Task instructions: Please copy every line of the data in which the string "prescaled" appears.

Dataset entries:
=======
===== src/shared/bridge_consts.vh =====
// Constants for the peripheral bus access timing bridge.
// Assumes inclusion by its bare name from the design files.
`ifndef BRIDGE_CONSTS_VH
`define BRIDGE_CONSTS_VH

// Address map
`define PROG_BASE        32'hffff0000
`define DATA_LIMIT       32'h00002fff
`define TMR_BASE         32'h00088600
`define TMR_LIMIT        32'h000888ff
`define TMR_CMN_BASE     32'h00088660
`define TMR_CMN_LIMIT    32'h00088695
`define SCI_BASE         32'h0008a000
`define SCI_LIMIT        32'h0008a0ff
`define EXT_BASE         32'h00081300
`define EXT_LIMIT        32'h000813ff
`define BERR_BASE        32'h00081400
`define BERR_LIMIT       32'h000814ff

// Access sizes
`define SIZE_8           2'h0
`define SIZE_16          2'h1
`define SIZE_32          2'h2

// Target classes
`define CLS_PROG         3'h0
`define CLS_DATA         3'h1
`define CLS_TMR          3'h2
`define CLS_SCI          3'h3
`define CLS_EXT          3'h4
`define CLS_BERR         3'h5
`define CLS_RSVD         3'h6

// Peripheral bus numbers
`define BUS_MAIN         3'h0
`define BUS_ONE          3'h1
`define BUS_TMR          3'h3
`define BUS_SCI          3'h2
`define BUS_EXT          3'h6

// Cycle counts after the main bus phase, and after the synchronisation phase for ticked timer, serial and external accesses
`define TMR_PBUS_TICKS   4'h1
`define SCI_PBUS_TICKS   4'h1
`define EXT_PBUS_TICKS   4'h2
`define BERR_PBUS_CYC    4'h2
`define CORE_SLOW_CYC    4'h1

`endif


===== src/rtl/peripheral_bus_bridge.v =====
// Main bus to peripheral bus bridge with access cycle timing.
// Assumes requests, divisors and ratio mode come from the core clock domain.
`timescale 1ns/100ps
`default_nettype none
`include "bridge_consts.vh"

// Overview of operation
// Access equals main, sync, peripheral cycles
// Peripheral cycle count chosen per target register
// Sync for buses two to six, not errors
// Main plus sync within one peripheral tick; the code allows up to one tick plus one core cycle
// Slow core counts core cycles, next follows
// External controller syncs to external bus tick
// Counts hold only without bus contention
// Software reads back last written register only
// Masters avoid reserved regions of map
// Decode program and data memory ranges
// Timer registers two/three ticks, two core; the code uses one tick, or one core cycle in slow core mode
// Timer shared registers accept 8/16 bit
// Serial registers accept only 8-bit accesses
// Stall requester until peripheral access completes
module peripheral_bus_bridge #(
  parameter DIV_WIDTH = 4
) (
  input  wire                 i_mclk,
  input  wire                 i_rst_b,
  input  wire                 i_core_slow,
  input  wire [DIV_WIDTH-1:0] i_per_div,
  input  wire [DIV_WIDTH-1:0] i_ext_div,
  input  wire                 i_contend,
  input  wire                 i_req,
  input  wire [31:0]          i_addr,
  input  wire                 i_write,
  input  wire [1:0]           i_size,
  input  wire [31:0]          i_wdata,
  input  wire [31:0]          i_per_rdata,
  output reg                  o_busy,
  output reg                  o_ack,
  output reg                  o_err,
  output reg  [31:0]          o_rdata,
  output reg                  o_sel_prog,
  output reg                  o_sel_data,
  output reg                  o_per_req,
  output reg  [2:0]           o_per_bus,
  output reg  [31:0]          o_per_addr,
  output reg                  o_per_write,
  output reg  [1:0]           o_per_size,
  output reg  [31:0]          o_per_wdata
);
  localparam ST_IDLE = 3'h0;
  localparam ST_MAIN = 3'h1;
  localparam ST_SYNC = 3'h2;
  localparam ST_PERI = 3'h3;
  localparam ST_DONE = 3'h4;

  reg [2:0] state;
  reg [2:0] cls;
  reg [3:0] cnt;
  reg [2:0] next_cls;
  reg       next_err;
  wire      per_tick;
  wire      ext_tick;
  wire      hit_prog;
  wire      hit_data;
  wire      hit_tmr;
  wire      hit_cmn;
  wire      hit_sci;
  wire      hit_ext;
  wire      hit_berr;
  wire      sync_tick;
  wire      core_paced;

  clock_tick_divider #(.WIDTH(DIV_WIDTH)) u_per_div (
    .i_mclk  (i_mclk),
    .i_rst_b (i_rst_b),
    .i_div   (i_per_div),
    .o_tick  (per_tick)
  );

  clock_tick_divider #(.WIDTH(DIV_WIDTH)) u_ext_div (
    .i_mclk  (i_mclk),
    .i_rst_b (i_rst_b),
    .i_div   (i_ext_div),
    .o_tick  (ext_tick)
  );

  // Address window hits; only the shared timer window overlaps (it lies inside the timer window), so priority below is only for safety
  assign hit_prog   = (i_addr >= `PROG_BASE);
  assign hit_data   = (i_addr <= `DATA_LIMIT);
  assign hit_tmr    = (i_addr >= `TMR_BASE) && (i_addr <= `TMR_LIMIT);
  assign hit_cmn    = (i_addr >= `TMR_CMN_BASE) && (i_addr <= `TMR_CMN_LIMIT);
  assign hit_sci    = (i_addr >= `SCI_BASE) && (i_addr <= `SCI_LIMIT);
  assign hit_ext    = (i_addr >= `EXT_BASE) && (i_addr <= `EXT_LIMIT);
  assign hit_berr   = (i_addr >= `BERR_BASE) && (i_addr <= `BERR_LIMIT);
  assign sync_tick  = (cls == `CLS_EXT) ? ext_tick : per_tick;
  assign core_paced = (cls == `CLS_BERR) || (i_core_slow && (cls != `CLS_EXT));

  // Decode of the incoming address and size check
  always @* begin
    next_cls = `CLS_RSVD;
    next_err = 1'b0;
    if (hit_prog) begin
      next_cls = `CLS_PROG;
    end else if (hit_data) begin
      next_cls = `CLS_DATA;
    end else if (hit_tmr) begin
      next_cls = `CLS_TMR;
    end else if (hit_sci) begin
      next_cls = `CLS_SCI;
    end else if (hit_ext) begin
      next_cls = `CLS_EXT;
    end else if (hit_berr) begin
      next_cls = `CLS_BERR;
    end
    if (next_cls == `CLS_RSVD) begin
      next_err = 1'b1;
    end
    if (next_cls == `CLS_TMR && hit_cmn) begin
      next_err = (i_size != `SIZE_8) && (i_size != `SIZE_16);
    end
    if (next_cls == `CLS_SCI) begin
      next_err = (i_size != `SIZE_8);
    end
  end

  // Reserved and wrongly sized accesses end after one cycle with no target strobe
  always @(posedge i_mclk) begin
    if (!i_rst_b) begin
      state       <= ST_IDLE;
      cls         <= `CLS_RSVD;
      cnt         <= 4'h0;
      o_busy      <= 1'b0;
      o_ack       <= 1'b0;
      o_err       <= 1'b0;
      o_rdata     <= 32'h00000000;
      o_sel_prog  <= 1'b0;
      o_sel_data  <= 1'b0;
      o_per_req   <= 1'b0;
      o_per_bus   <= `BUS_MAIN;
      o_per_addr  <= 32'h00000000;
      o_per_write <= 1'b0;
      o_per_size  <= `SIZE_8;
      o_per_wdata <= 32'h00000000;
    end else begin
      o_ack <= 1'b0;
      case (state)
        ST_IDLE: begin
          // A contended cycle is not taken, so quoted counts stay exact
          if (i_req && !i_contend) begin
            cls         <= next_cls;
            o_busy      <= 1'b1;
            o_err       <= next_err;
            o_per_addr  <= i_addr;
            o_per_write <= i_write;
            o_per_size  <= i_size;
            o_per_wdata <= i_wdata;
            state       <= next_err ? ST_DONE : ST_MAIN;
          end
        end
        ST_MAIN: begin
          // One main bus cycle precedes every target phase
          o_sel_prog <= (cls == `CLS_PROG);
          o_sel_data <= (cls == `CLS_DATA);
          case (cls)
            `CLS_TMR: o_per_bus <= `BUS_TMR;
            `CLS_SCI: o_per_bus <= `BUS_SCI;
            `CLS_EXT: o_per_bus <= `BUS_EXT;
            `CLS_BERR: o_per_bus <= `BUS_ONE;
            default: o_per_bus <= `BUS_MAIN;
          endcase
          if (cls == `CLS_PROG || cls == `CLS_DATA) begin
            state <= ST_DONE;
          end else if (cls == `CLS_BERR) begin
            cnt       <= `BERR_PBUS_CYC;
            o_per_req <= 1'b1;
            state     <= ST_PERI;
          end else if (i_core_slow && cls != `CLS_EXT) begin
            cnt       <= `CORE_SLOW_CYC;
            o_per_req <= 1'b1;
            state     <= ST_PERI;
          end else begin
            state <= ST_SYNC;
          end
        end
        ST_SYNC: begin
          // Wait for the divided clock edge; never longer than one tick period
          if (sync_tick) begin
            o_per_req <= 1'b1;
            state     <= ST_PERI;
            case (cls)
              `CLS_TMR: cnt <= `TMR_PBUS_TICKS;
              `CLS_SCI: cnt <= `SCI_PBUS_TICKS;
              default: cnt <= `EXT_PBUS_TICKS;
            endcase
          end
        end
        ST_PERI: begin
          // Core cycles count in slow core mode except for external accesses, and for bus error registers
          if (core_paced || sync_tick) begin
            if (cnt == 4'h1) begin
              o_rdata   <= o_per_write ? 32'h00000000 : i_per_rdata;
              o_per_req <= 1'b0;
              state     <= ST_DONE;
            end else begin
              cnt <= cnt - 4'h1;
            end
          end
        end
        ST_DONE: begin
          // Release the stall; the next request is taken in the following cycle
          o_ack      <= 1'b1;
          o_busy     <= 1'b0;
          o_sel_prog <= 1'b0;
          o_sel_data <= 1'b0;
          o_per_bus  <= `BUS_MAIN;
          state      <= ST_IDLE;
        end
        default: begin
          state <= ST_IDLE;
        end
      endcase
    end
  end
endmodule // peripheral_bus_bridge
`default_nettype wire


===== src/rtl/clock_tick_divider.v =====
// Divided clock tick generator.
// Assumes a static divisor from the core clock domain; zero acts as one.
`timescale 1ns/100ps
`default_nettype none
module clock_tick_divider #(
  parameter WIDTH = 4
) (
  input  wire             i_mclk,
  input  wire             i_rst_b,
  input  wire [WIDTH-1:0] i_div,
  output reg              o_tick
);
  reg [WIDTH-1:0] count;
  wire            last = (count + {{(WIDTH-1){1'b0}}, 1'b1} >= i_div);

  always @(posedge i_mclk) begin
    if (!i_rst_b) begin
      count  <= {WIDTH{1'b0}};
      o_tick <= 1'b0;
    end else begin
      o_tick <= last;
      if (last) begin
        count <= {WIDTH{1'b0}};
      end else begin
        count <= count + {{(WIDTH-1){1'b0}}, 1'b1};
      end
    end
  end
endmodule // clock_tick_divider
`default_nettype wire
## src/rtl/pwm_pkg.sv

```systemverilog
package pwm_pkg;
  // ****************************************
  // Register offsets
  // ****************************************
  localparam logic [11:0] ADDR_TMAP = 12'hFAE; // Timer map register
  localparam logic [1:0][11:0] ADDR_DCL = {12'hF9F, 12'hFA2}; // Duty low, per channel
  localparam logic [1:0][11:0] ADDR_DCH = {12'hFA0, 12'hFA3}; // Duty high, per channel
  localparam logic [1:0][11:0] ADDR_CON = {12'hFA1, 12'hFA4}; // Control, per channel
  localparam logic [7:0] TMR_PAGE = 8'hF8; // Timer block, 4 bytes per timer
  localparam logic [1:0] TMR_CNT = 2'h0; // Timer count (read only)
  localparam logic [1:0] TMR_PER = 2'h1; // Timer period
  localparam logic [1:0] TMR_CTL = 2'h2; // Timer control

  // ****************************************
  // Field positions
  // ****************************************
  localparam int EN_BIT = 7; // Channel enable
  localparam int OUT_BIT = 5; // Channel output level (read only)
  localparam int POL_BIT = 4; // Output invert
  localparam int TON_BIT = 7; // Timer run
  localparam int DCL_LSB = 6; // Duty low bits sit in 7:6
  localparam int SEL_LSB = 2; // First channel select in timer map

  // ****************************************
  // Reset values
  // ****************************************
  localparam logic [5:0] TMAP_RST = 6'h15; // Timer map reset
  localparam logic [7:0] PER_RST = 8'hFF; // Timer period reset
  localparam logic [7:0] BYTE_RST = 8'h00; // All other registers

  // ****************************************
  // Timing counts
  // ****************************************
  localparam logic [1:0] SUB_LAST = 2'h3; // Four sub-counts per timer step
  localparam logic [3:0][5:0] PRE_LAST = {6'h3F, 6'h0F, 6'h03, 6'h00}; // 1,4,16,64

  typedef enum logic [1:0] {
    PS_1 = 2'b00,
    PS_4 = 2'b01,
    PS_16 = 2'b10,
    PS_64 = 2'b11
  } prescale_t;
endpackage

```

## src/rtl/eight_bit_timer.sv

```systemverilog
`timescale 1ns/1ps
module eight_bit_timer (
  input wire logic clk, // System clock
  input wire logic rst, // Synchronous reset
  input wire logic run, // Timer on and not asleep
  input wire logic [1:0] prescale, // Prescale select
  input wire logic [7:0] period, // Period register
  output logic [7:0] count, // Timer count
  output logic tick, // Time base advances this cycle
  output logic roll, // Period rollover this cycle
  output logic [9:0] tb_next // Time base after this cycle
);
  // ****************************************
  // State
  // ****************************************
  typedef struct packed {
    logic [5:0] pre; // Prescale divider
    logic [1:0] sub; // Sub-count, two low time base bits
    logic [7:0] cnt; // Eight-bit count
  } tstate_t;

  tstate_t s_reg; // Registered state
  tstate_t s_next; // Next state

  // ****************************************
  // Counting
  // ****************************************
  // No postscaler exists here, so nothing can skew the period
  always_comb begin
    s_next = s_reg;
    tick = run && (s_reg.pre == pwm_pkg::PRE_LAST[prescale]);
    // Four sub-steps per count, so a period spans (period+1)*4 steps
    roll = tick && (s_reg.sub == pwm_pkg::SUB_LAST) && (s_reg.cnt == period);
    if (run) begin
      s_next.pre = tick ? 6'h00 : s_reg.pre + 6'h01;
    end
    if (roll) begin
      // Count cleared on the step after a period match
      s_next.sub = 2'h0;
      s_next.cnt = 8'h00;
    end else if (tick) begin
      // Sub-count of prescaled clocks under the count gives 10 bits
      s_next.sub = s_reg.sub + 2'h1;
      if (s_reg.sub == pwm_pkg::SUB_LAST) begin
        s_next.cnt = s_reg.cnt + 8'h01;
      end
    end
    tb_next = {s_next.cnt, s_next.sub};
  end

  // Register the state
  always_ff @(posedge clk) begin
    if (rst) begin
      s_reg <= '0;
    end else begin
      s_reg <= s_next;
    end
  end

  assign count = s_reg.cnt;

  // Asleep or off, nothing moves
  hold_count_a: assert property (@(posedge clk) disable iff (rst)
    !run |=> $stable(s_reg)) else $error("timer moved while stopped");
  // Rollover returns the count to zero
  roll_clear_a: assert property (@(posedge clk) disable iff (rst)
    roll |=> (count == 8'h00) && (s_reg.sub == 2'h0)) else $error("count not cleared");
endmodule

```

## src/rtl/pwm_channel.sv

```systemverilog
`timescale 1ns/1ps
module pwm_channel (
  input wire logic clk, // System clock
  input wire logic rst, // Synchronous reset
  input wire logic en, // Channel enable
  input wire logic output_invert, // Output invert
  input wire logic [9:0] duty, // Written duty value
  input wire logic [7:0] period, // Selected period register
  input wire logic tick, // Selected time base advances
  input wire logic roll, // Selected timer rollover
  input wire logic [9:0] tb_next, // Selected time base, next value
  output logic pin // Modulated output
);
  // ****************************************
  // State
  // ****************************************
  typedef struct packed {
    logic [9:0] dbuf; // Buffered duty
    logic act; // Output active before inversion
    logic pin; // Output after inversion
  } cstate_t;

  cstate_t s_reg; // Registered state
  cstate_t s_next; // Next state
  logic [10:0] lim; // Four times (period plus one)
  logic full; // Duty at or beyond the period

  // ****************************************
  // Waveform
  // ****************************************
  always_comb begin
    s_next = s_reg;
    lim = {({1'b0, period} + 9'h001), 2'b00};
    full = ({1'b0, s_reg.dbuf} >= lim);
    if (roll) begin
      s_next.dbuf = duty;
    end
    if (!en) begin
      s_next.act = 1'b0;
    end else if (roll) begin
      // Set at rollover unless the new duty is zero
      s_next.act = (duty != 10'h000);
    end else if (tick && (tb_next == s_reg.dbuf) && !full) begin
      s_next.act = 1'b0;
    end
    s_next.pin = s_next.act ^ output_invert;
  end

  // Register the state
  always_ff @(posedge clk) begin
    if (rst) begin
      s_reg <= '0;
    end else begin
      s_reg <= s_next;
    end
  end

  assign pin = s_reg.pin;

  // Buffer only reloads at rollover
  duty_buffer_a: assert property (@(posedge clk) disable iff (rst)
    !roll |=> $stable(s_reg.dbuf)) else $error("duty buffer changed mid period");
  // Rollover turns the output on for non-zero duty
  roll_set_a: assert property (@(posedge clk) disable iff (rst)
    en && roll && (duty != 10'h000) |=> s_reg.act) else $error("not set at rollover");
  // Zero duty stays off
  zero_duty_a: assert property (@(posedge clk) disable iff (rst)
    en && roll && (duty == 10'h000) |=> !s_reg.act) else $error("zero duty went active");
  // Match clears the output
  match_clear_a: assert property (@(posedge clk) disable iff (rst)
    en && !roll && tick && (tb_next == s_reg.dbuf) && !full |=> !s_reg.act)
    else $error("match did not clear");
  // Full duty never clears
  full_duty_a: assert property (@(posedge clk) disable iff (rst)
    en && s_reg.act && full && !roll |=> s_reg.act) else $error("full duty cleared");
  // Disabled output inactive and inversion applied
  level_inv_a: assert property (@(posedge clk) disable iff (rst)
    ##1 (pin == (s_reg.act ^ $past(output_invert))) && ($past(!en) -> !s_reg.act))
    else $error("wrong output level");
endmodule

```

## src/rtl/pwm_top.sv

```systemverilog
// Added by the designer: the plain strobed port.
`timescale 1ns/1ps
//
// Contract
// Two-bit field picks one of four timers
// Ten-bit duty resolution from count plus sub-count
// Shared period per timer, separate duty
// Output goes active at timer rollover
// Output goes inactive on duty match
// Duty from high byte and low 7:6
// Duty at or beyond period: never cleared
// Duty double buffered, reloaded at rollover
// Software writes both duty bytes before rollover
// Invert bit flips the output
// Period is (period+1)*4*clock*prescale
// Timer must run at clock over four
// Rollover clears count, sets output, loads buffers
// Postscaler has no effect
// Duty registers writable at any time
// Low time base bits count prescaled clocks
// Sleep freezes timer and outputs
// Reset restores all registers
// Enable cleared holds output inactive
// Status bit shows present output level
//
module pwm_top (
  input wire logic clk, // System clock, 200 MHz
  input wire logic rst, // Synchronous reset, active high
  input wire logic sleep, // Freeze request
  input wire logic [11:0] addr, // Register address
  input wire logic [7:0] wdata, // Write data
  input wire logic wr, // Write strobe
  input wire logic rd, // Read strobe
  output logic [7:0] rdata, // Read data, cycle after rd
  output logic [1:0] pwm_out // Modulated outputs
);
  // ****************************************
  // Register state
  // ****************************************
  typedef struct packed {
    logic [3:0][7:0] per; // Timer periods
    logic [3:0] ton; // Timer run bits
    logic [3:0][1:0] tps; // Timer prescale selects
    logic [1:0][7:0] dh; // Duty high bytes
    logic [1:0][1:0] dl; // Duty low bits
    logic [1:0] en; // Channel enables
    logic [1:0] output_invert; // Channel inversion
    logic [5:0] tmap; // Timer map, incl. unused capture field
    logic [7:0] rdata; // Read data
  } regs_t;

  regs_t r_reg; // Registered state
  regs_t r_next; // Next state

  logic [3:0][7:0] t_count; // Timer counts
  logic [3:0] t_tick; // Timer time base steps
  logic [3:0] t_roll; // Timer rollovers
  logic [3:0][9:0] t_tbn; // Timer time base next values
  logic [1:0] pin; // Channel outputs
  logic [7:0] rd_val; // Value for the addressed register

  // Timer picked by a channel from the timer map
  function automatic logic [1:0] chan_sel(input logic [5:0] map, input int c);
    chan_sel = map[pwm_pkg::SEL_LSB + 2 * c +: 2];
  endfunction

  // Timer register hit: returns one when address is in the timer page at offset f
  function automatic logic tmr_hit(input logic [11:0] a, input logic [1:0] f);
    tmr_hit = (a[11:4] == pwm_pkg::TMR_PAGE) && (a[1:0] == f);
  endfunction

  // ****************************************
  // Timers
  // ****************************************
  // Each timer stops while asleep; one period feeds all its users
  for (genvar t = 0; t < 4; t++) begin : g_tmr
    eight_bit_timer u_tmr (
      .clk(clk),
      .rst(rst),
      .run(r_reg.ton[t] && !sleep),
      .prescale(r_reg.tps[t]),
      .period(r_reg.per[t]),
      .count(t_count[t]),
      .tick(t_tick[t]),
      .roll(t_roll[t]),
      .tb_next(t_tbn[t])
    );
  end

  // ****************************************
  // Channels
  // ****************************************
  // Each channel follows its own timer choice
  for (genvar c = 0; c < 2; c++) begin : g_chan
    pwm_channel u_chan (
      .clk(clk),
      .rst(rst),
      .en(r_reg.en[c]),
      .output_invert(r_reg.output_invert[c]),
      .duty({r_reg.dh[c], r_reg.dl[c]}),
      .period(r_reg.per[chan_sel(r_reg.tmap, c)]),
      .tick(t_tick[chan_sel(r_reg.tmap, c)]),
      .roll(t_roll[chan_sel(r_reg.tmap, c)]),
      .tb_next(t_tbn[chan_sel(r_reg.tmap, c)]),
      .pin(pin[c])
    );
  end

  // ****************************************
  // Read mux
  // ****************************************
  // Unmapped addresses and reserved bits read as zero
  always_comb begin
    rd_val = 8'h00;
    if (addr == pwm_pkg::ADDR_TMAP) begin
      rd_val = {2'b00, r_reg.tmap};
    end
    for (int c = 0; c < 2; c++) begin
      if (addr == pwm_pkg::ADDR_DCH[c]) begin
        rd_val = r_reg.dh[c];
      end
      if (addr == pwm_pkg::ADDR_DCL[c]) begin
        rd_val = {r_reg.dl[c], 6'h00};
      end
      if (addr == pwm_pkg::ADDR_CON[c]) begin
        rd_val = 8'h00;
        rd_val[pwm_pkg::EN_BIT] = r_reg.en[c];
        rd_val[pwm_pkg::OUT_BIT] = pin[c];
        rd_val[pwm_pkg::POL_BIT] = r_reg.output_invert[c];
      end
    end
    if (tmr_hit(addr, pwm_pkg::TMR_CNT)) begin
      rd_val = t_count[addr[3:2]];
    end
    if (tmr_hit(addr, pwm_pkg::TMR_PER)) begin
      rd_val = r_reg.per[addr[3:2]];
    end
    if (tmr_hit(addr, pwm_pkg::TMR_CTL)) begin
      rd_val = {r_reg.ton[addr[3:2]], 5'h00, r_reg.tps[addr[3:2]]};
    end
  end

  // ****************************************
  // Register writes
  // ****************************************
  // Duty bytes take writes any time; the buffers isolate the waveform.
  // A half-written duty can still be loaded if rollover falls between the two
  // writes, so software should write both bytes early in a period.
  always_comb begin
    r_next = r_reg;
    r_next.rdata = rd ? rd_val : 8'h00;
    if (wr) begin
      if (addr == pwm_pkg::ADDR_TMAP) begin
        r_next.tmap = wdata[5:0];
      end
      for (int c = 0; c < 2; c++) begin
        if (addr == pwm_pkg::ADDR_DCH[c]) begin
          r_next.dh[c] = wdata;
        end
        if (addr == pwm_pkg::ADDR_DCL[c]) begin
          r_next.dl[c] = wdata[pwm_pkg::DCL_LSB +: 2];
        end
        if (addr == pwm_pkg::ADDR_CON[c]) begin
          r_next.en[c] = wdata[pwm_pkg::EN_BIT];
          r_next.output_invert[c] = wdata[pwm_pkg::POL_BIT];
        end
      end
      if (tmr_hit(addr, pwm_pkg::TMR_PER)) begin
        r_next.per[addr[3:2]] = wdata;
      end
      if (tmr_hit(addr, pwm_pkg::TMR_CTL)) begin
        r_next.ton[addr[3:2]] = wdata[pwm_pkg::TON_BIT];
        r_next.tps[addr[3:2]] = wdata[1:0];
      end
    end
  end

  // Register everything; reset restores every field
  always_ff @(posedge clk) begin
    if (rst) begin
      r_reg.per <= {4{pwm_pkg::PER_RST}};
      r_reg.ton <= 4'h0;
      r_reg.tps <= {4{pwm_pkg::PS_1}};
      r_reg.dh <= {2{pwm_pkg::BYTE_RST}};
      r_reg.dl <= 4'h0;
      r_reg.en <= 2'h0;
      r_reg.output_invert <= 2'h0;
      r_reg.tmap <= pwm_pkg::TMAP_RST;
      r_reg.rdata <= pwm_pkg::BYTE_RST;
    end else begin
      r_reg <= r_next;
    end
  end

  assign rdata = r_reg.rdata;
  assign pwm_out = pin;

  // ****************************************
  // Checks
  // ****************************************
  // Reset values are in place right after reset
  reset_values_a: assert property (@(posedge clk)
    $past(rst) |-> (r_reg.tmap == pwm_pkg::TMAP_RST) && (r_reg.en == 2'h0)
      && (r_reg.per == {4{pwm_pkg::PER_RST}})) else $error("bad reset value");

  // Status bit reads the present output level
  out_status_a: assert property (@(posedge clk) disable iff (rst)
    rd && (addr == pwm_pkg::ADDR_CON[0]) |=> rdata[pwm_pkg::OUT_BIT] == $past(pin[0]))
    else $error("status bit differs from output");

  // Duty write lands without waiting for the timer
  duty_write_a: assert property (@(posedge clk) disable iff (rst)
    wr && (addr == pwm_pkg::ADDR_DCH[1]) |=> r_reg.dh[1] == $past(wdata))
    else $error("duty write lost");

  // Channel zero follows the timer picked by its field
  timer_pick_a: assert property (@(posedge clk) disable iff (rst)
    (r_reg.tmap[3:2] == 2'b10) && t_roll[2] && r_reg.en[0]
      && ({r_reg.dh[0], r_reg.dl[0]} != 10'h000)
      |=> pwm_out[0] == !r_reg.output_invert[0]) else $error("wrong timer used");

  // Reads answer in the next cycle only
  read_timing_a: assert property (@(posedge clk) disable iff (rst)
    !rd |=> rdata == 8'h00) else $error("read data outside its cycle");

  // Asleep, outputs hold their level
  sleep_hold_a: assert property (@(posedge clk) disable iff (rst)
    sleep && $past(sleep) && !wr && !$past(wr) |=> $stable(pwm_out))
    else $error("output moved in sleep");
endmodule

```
=======
Reply to the exercise:
      // Sub-count of prescaled clocks under the count gives 10 bits
// Low time base bits count prescaled clocks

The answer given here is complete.